White v. White, 556 Fed. Appx. 10 (2d Cir., 2014) [Fed & State Judicial Remedies] [Petition Denied]



In  White v. White, 556 Fed. Appx. 10 (2d Cir., 2014) the father brought an action against his former wife, pursuant to Hague Convention, for the return of his son from New Jersey. The United States District Court, 2013 WL 1340145, adopted the report
and recommendation of the United States Magistrate Judge,  2012 WL 3041660, and
dismissed action as barred by Rooker-Feldman doctrine, res judicata, and
collateral estoppel and for failure to state a claim. The Second Circuit affirmed for substantially the same reasons stated by the district court and by the magistrate judge, whose report and recommendation was adopted by the district court.   This action was in essence a protracted custody dispute on appeal from a state court judgment granting custody of Appellant's son to his ex-wife in New Jersey.   It rejected the father’s argument that the Hague Convention on the Civil Aspects of International Child Abduction and its implementing statute, the International Child Abduction Remedies Act, required the return of his son to his custody in New York and repayment of monies that Appellant has paid to Appellee since 2005. It pointed out that the Hague Convention"does not establish substantive standards for resolving the merits of any underlying custody dispute."   Mota v.
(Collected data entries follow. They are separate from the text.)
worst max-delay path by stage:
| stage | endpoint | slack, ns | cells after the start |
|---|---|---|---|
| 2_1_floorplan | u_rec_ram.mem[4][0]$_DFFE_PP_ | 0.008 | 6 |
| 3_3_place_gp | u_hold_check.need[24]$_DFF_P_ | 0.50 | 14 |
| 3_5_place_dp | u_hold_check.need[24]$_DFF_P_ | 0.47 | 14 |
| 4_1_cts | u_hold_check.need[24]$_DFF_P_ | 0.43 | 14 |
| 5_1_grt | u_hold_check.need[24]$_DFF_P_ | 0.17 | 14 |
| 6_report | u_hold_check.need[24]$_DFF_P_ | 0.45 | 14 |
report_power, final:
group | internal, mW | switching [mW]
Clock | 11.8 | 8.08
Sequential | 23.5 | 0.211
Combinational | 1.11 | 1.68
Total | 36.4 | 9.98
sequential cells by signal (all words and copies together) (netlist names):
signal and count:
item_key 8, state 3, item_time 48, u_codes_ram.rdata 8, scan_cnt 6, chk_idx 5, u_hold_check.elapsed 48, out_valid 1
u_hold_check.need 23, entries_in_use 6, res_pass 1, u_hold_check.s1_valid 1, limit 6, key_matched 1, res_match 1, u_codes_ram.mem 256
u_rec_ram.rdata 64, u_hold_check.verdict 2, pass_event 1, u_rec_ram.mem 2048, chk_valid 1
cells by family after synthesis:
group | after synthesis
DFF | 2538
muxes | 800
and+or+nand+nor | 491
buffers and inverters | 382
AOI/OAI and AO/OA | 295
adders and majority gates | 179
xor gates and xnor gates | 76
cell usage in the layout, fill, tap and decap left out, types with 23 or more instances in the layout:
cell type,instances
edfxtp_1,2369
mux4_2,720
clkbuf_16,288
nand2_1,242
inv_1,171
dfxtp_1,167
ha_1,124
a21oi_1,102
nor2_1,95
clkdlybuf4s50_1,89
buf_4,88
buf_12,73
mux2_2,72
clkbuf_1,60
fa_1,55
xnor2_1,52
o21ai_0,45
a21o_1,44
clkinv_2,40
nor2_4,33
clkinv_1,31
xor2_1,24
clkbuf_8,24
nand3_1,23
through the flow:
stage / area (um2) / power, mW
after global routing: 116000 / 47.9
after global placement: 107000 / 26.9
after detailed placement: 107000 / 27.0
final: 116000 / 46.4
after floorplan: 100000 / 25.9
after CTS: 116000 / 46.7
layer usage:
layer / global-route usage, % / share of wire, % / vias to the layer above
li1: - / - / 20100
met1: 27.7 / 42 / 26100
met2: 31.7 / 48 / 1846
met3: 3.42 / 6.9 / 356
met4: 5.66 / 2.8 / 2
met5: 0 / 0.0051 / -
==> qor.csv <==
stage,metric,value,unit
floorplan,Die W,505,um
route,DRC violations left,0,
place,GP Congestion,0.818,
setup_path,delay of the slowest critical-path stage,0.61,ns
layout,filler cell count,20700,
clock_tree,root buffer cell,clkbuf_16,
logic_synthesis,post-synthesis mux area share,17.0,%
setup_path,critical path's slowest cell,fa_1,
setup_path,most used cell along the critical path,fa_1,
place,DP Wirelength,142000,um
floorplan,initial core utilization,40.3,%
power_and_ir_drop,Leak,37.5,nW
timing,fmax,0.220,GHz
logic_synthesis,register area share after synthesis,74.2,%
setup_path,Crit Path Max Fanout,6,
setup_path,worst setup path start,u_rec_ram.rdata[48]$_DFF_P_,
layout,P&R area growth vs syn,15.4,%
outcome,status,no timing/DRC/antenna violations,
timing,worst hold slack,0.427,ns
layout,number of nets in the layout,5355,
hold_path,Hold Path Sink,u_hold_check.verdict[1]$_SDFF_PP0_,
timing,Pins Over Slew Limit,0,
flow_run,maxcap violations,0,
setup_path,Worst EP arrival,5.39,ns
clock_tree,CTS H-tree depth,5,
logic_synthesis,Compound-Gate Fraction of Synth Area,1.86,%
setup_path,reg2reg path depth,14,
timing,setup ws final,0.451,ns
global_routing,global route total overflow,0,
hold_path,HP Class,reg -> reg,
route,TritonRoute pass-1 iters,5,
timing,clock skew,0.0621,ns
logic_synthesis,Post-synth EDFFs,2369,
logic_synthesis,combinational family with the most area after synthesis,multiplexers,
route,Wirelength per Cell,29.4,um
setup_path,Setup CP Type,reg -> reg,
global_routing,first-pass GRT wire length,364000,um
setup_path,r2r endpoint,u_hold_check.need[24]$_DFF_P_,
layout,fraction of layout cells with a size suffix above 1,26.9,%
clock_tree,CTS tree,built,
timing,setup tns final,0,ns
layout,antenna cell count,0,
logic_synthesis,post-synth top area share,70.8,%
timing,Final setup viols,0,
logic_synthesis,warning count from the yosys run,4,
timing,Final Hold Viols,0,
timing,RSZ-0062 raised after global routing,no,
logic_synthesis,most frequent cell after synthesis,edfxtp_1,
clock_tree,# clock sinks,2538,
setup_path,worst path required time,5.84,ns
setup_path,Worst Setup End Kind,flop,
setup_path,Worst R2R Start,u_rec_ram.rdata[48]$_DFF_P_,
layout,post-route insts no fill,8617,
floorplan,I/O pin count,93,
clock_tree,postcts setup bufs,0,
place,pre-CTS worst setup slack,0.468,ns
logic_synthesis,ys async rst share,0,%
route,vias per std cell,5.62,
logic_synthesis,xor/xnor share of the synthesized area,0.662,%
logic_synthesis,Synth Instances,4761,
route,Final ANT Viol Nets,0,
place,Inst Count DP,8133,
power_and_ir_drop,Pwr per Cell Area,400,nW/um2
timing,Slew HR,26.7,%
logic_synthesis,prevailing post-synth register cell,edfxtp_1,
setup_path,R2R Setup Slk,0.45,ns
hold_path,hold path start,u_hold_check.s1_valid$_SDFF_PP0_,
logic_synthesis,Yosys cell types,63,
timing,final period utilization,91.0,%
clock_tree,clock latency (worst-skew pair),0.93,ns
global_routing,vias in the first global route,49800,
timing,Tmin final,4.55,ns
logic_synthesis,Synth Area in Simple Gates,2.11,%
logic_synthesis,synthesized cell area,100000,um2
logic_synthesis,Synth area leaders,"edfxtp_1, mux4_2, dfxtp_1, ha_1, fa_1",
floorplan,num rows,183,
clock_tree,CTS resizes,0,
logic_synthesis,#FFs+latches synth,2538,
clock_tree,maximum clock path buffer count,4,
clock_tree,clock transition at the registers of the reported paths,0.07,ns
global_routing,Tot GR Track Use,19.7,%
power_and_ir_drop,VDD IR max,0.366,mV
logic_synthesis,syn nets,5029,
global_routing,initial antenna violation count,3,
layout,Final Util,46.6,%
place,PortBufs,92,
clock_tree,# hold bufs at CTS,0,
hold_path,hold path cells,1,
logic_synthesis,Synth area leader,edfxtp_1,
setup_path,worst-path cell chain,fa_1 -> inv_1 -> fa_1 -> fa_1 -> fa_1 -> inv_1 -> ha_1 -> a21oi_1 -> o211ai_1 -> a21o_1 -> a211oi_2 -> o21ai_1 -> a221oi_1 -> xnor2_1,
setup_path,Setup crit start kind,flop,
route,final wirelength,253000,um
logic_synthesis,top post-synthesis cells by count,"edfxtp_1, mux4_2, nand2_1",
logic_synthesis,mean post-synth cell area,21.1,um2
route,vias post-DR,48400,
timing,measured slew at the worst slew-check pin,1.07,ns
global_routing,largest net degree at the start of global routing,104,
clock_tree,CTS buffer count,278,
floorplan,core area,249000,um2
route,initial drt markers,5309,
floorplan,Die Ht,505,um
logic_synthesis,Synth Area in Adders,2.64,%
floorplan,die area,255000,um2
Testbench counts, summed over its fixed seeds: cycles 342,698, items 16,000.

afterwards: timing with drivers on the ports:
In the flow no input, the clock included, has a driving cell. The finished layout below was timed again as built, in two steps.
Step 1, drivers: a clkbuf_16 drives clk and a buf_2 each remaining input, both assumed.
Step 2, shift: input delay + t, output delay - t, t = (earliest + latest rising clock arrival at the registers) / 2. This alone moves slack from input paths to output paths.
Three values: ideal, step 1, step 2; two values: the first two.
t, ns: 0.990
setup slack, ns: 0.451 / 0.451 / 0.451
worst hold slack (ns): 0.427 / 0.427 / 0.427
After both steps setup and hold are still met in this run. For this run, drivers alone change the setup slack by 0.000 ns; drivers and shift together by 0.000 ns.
Castillo, 692 F.3d 108, 112 (2d Cir.2012) (citing Hague Convention, art. 19).  Rather, the Convention's focus is simply upon whether a child should be returned to her country of habitual residence for custody proceedings.  The German Court's determination of "habitual residence," therefore, did not bear upon the New York state court custody proceedings.   The conduct of such proceedings in New York is entirely consistent with the German Court's order.   Thus, procedural bars aside (all of which the district court correctly found applicable), Appellant's complaint failed to state a claim, and amendment would have been futile.

  

Tuesday, August 26, 2014

Vilchis v. Hall, Not Reported in F.Supp.2d, 2014 WL 2978378 (N.D.Ill.)[Mexico] [Habitual Residence] [Petition Denied]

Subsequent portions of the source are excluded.